## REQUIRED ACTION
Each line below from the one containing "nand3_1: 5 / 25.0" through the one containing "nor3_1: 4 / 20.0" should be output exactly as it stands, and no other line should appear.

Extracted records
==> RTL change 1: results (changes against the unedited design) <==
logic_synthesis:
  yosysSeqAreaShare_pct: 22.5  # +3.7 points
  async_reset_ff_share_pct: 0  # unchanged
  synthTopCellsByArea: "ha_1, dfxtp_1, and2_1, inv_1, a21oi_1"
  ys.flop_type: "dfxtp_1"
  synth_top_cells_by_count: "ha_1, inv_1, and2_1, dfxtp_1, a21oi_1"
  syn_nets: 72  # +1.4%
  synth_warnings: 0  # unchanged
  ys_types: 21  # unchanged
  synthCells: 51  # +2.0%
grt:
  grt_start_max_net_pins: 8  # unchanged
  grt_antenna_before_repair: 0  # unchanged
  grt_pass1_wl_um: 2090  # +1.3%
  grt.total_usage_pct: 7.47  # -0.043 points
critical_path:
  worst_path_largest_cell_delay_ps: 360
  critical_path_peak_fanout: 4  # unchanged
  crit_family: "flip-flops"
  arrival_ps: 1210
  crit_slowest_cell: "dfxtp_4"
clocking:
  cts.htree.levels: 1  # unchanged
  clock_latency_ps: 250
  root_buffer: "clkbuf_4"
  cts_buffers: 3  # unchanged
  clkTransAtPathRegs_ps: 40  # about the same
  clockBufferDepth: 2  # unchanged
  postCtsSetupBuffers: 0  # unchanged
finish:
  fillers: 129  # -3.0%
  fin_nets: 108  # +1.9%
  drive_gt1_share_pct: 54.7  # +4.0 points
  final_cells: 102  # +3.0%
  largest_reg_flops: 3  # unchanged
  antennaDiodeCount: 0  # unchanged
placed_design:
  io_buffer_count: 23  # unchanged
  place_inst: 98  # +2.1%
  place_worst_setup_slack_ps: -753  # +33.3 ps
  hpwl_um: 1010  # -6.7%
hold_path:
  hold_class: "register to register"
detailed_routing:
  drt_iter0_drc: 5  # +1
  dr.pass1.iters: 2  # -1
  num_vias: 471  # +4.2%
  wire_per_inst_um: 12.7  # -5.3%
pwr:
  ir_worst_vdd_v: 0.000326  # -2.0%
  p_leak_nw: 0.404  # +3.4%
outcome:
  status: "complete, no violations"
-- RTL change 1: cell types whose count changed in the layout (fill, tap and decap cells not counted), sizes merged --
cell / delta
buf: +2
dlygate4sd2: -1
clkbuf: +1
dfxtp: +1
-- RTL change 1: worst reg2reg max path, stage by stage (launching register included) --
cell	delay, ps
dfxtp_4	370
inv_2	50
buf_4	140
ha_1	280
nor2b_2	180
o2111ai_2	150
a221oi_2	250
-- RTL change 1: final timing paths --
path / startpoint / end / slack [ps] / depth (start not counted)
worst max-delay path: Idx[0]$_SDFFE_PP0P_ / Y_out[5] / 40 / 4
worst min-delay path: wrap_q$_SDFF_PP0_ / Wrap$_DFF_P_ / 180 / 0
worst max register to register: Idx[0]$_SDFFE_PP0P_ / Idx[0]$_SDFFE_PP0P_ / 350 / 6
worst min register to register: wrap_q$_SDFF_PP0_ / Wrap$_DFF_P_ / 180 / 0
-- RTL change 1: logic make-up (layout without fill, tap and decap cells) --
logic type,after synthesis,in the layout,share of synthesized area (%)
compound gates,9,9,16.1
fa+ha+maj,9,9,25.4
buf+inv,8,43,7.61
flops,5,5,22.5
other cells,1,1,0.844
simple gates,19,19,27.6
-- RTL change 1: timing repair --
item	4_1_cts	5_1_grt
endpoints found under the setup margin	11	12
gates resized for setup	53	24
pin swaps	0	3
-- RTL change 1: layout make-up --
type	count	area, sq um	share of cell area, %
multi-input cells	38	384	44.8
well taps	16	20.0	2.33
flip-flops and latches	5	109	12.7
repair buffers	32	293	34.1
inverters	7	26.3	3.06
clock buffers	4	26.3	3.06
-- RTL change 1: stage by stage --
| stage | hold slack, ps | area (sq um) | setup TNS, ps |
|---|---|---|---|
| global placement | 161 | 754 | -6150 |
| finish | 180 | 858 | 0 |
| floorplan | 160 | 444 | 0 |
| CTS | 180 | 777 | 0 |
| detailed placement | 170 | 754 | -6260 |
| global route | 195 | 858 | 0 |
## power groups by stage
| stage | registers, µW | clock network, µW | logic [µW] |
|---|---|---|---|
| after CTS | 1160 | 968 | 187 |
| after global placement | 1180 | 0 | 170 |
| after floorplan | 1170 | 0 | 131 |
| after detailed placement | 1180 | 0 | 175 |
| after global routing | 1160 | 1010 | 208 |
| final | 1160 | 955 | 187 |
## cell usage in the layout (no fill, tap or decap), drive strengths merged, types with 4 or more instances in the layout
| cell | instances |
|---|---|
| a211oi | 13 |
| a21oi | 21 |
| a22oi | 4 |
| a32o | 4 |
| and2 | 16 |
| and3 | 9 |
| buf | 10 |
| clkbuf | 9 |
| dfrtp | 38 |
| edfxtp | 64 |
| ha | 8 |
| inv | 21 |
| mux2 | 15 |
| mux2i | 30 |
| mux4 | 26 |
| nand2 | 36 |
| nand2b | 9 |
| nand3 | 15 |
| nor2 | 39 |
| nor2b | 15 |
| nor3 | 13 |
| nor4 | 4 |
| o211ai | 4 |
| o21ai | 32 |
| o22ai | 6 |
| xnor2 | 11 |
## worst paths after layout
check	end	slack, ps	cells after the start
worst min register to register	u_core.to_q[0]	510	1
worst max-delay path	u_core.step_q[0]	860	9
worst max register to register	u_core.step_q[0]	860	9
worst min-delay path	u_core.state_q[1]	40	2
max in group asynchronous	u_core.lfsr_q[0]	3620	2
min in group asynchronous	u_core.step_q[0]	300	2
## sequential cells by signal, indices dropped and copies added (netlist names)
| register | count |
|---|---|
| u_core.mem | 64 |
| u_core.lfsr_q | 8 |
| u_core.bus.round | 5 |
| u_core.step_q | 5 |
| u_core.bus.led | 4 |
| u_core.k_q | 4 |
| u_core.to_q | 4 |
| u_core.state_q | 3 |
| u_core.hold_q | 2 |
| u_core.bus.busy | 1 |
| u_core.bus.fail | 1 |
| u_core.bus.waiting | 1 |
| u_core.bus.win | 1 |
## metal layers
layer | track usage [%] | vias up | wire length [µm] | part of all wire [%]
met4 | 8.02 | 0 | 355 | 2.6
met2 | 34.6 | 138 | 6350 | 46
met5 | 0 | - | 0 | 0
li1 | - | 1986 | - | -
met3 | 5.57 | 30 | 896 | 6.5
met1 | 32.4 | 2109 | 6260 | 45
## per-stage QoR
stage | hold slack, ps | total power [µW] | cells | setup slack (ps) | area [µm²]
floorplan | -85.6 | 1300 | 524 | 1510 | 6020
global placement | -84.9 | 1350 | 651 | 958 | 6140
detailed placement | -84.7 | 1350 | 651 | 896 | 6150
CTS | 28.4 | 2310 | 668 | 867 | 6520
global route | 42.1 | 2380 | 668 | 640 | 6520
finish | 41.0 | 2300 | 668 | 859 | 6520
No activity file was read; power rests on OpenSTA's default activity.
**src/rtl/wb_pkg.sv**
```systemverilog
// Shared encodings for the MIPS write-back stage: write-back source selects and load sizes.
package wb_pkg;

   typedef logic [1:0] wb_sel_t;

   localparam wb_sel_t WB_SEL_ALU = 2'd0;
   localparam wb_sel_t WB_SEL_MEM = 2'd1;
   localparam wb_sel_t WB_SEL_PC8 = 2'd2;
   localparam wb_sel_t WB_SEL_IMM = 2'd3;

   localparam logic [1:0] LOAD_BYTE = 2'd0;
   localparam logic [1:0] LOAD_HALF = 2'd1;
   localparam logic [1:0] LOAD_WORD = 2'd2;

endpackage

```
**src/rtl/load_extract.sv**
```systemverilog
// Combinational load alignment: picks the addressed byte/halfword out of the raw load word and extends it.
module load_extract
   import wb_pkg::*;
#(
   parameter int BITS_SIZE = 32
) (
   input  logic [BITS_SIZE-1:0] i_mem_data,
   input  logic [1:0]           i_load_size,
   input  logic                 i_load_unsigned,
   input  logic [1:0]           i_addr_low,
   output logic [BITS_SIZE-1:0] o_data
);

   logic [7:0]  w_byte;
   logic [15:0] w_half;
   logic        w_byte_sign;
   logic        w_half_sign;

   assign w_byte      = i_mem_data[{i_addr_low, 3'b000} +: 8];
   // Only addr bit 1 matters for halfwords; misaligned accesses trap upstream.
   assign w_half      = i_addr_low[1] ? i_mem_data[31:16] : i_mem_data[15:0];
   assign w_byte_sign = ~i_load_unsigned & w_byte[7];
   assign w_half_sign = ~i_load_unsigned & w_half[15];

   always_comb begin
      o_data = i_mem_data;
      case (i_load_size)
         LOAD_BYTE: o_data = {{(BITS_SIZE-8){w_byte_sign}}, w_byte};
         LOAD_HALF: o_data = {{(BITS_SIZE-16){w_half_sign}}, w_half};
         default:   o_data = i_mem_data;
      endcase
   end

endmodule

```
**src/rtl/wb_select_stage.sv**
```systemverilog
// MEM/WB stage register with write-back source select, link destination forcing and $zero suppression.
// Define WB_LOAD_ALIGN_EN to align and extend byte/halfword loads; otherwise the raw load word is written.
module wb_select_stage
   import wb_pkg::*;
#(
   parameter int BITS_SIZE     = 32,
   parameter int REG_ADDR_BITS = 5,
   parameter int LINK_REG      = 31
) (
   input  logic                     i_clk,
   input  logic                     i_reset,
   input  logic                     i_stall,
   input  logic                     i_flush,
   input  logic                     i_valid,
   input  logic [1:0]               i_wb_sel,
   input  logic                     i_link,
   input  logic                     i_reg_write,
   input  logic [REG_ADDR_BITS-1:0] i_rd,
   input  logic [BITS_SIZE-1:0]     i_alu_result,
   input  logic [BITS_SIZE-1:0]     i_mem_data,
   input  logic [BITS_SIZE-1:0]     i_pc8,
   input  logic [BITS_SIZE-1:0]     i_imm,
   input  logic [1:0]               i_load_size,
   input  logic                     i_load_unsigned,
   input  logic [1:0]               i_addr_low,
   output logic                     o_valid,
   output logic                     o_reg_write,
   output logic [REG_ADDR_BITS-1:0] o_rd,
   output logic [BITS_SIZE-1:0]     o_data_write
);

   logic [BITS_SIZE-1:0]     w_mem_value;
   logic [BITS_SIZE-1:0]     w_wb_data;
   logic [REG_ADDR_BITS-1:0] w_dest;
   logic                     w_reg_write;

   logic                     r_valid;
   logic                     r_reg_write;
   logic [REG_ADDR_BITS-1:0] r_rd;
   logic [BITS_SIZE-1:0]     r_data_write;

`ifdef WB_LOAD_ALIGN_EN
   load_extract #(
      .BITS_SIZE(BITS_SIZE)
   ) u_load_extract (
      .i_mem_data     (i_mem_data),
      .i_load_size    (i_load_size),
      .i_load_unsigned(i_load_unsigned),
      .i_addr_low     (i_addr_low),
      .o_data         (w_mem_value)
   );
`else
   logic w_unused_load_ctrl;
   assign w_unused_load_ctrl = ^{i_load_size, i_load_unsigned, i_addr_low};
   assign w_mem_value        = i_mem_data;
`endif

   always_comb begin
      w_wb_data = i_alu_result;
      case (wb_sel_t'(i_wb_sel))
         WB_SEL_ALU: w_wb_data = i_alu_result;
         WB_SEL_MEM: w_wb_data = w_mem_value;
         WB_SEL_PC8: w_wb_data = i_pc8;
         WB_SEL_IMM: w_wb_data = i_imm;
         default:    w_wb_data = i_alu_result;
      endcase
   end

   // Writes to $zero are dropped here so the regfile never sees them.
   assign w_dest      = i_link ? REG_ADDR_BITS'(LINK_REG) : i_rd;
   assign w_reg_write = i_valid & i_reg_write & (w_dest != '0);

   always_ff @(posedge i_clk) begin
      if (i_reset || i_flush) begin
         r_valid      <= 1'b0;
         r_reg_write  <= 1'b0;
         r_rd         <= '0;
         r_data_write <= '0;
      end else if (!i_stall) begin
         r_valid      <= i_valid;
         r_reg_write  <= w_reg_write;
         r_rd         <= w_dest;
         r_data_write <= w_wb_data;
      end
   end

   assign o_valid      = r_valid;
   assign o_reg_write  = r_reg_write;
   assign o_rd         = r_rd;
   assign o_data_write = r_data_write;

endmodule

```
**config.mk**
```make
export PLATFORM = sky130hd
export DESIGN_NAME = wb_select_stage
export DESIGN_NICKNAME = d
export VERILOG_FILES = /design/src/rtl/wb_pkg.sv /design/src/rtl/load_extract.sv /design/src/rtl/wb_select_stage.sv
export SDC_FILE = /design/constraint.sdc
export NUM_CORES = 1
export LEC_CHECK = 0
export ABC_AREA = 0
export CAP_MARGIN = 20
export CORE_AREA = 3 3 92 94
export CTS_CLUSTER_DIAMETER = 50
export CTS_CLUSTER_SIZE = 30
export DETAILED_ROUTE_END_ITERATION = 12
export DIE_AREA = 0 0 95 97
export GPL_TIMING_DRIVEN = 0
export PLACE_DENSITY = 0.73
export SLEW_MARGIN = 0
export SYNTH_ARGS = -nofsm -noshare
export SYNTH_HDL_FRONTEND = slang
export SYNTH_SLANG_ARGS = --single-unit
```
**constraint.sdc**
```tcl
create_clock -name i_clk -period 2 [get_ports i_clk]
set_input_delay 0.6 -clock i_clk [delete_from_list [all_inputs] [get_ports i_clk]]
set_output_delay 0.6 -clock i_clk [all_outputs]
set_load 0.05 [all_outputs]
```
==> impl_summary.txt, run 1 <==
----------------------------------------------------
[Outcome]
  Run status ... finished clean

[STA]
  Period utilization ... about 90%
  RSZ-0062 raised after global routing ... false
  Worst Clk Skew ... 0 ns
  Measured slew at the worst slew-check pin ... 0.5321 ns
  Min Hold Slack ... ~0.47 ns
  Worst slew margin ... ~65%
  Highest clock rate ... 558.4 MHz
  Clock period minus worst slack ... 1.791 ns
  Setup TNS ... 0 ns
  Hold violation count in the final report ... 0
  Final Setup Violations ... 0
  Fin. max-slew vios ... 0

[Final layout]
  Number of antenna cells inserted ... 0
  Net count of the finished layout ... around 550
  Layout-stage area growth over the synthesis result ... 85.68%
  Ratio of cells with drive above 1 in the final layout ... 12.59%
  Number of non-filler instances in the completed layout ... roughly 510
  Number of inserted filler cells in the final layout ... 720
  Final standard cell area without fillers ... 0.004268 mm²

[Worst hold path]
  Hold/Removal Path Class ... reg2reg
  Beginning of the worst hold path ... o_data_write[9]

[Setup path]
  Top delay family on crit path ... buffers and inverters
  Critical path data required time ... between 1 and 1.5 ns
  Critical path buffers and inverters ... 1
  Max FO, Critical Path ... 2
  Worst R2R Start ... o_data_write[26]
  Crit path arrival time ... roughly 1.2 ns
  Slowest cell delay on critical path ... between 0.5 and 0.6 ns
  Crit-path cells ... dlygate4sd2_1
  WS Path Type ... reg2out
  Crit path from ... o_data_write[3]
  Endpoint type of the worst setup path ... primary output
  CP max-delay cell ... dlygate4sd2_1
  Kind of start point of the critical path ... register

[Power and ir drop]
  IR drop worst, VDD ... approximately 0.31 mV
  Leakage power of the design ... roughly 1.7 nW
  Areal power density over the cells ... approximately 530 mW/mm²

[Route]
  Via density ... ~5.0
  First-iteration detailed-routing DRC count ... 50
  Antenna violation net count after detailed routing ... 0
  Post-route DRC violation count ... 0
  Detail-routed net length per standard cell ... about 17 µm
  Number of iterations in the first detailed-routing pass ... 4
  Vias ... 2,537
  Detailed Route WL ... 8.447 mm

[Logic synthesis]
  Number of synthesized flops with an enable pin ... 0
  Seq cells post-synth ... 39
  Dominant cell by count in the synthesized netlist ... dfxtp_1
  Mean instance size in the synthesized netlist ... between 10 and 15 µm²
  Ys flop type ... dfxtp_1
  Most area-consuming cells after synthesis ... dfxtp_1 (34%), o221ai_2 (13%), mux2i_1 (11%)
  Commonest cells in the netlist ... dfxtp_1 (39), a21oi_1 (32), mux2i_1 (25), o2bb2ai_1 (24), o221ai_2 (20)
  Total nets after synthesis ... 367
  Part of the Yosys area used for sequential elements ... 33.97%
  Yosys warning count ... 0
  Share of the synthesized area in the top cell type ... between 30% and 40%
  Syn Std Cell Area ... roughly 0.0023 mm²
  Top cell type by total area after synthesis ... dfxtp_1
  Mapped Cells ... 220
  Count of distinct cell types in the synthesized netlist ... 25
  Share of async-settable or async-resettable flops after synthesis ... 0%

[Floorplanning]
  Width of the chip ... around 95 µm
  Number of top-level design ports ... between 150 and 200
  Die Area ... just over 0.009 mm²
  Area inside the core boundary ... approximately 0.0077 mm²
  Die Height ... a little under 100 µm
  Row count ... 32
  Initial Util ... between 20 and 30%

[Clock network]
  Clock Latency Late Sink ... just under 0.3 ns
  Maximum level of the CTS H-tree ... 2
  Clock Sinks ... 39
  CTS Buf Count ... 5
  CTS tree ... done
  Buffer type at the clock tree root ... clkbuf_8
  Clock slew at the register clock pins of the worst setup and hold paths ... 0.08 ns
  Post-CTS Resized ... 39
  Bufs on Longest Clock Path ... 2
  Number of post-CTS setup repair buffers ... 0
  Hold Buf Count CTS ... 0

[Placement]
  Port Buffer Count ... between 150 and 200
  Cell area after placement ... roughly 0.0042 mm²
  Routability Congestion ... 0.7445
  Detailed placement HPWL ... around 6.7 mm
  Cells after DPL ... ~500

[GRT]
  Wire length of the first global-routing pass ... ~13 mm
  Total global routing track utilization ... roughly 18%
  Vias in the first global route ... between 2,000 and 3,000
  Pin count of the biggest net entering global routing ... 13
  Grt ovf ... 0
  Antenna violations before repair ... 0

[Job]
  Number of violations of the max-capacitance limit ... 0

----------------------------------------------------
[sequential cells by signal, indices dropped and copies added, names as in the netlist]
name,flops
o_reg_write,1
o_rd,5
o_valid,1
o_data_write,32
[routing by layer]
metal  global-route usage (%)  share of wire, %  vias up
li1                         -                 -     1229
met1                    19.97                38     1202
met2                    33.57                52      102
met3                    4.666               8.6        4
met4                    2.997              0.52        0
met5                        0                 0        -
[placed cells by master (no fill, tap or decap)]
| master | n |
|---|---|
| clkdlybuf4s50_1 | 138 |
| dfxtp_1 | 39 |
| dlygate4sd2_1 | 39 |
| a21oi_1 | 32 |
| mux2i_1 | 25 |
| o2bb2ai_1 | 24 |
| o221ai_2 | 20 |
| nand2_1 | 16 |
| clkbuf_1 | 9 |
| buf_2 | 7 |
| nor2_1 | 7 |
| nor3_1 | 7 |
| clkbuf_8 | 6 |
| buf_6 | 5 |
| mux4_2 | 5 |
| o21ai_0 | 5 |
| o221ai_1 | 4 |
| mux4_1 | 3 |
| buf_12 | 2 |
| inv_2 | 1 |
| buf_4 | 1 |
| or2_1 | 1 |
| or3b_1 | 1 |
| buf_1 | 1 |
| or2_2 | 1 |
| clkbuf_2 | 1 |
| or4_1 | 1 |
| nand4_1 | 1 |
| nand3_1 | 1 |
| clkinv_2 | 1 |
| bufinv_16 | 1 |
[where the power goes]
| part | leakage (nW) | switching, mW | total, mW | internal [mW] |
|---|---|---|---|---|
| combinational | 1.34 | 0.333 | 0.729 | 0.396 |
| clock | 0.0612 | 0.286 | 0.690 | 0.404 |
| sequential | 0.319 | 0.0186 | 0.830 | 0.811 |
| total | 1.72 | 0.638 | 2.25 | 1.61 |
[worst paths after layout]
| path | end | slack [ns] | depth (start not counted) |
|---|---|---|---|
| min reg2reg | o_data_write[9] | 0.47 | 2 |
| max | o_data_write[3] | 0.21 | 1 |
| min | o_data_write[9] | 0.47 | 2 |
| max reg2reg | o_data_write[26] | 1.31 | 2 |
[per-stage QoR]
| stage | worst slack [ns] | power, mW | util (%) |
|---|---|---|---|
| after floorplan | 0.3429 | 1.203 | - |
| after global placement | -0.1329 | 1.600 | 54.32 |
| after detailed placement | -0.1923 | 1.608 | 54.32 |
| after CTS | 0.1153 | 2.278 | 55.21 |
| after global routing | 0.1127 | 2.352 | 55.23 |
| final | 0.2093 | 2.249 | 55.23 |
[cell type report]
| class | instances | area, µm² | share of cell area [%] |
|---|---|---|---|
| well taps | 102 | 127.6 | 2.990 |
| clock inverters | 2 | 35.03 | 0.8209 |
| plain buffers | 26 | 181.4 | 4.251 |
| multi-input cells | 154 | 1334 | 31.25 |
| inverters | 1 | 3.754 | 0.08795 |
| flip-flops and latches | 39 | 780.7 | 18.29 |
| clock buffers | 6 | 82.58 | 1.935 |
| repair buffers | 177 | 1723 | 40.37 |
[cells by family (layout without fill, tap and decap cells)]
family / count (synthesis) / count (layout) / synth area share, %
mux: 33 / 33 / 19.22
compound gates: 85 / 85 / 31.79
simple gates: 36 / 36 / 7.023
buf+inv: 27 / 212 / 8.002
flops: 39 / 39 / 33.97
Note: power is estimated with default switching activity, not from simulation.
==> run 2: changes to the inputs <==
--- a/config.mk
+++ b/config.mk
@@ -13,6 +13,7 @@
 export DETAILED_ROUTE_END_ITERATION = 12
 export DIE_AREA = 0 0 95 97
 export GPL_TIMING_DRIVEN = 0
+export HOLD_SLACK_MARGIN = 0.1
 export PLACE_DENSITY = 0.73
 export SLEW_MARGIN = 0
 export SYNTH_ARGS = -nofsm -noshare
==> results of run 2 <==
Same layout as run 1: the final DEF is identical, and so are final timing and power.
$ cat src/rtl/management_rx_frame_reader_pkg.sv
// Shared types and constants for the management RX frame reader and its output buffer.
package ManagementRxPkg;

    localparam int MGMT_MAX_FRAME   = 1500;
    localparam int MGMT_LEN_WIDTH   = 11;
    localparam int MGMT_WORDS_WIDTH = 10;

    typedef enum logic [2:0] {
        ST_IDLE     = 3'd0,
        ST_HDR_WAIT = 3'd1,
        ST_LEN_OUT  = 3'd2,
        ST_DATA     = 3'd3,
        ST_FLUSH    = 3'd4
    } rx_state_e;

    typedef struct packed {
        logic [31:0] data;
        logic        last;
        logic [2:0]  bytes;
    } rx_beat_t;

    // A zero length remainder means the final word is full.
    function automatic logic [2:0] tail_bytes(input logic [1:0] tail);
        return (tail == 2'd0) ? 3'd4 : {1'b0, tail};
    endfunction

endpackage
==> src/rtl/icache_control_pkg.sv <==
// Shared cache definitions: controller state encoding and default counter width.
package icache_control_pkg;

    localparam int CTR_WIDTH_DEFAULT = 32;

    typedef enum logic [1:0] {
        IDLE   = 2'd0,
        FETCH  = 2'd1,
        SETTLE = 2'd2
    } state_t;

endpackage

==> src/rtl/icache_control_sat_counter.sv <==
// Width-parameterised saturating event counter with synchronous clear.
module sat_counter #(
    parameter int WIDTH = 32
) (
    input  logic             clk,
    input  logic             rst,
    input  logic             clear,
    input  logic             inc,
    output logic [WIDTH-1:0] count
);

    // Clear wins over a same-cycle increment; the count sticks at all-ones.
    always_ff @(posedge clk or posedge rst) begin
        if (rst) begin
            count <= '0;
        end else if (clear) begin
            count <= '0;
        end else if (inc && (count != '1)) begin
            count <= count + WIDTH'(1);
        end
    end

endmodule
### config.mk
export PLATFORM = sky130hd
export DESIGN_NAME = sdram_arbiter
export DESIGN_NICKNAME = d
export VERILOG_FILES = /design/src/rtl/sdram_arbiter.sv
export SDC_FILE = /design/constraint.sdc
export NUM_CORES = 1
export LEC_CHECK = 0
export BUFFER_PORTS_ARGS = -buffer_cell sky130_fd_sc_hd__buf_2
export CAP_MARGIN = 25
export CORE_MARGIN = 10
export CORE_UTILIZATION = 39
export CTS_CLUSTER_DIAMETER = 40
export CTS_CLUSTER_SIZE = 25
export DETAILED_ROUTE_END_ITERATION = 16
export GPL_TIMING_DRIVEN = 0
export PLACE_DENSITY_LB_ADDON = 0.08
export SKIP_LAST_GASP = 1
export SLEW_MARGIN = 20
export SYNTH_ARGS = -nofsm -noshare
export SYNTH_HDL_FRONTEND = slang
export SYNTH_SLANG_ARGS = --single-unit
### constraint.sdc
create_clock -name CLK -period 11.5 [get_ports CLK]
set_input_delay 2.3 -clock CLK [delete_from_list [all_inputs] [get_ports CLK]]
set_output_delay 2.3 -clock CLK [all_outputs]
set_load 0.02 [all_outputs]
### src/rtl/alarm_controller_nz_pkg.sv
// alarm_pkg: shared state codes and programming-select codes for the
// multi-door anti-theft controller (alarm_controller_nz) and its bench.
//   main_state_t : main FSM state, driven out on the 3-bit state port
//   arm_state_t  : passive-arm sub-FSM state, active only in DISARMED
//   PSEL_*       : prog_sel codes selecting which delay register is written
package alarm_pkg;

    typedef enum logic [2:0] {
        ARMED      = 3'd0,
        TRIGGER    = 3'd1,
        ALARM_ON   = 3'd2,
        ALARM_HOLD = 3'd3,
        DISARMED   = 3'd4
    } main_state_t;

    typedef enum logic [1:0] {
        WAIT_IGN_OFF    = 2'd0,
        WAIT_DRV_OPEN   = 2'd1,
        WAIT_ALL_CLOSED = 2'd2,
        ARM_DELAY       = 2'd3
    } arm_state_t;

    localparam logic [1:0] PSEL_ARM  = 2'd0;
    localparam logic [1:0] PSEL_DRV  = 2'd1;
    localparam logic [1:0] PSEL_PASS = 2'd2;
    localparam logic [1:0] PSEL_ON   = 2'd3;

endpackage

---

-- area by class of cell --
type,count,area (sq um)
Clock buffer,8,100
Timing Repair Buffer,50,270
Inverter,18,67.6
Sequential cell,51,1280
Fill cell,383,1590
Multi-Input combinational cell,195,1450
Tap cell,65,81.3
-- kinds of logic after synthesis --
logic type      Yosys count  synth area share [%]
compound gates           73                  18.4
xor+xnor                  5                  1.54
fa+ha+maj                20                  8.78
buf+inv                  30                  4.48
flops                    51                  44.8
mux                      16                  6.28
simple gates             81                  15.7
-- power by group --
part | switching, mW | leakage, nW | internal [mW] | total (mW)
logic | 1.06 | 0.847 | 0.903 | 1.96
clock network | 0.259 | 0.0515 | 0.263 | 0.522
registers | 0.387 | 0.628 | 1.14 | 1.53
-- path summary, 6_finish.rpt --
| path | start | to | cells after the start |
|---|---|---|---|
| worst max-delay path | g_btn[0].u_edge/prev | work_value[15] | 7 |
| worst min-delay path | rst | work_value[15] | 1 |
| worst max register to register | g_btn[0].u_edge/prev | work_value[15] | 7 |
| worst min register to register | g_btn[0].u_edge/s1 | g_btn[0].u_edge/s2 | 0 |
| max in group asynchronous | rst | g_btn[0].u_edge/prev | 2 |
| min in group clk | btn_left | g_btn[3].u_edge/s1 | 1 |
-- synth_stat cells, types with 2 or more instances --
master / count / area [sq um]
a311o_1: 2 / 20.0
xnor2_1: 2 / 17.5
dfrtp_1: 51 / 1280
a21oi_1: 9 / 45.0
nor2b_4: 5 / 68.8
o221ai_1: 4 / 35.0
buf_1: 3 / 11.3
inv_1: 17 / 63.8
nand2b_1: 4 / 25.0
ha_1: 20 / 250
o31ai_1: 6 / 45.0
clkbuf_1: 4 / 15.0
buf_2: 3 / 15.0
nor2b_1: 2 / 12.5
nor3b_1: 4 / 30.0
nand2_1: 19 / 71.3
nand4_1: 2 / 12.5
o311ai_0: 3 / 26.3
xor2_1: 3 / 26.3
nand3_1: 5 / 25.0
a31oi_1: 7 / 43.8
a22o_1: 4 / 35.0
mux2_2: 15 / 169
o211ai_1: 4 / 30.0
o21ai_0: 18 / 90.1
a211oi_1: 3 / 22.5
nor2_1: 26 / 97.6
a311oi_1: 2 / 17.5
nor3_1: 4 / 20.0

## WRITTEN RESPONSE
nand3_1: 5 / 25.0
a31oi_1: 7 / 43.8
a22o_1: 4 / 35.0
mux2_2: 15 / 169
o211ai_1: 4 / 30.0
o21ai_0: 18 / 90.1
a211oi_1: 3 / 22.5
nor2_1: 26 / 97.6
a311oi_1: 2 / 17.5
nor3_1: 4 / 20.0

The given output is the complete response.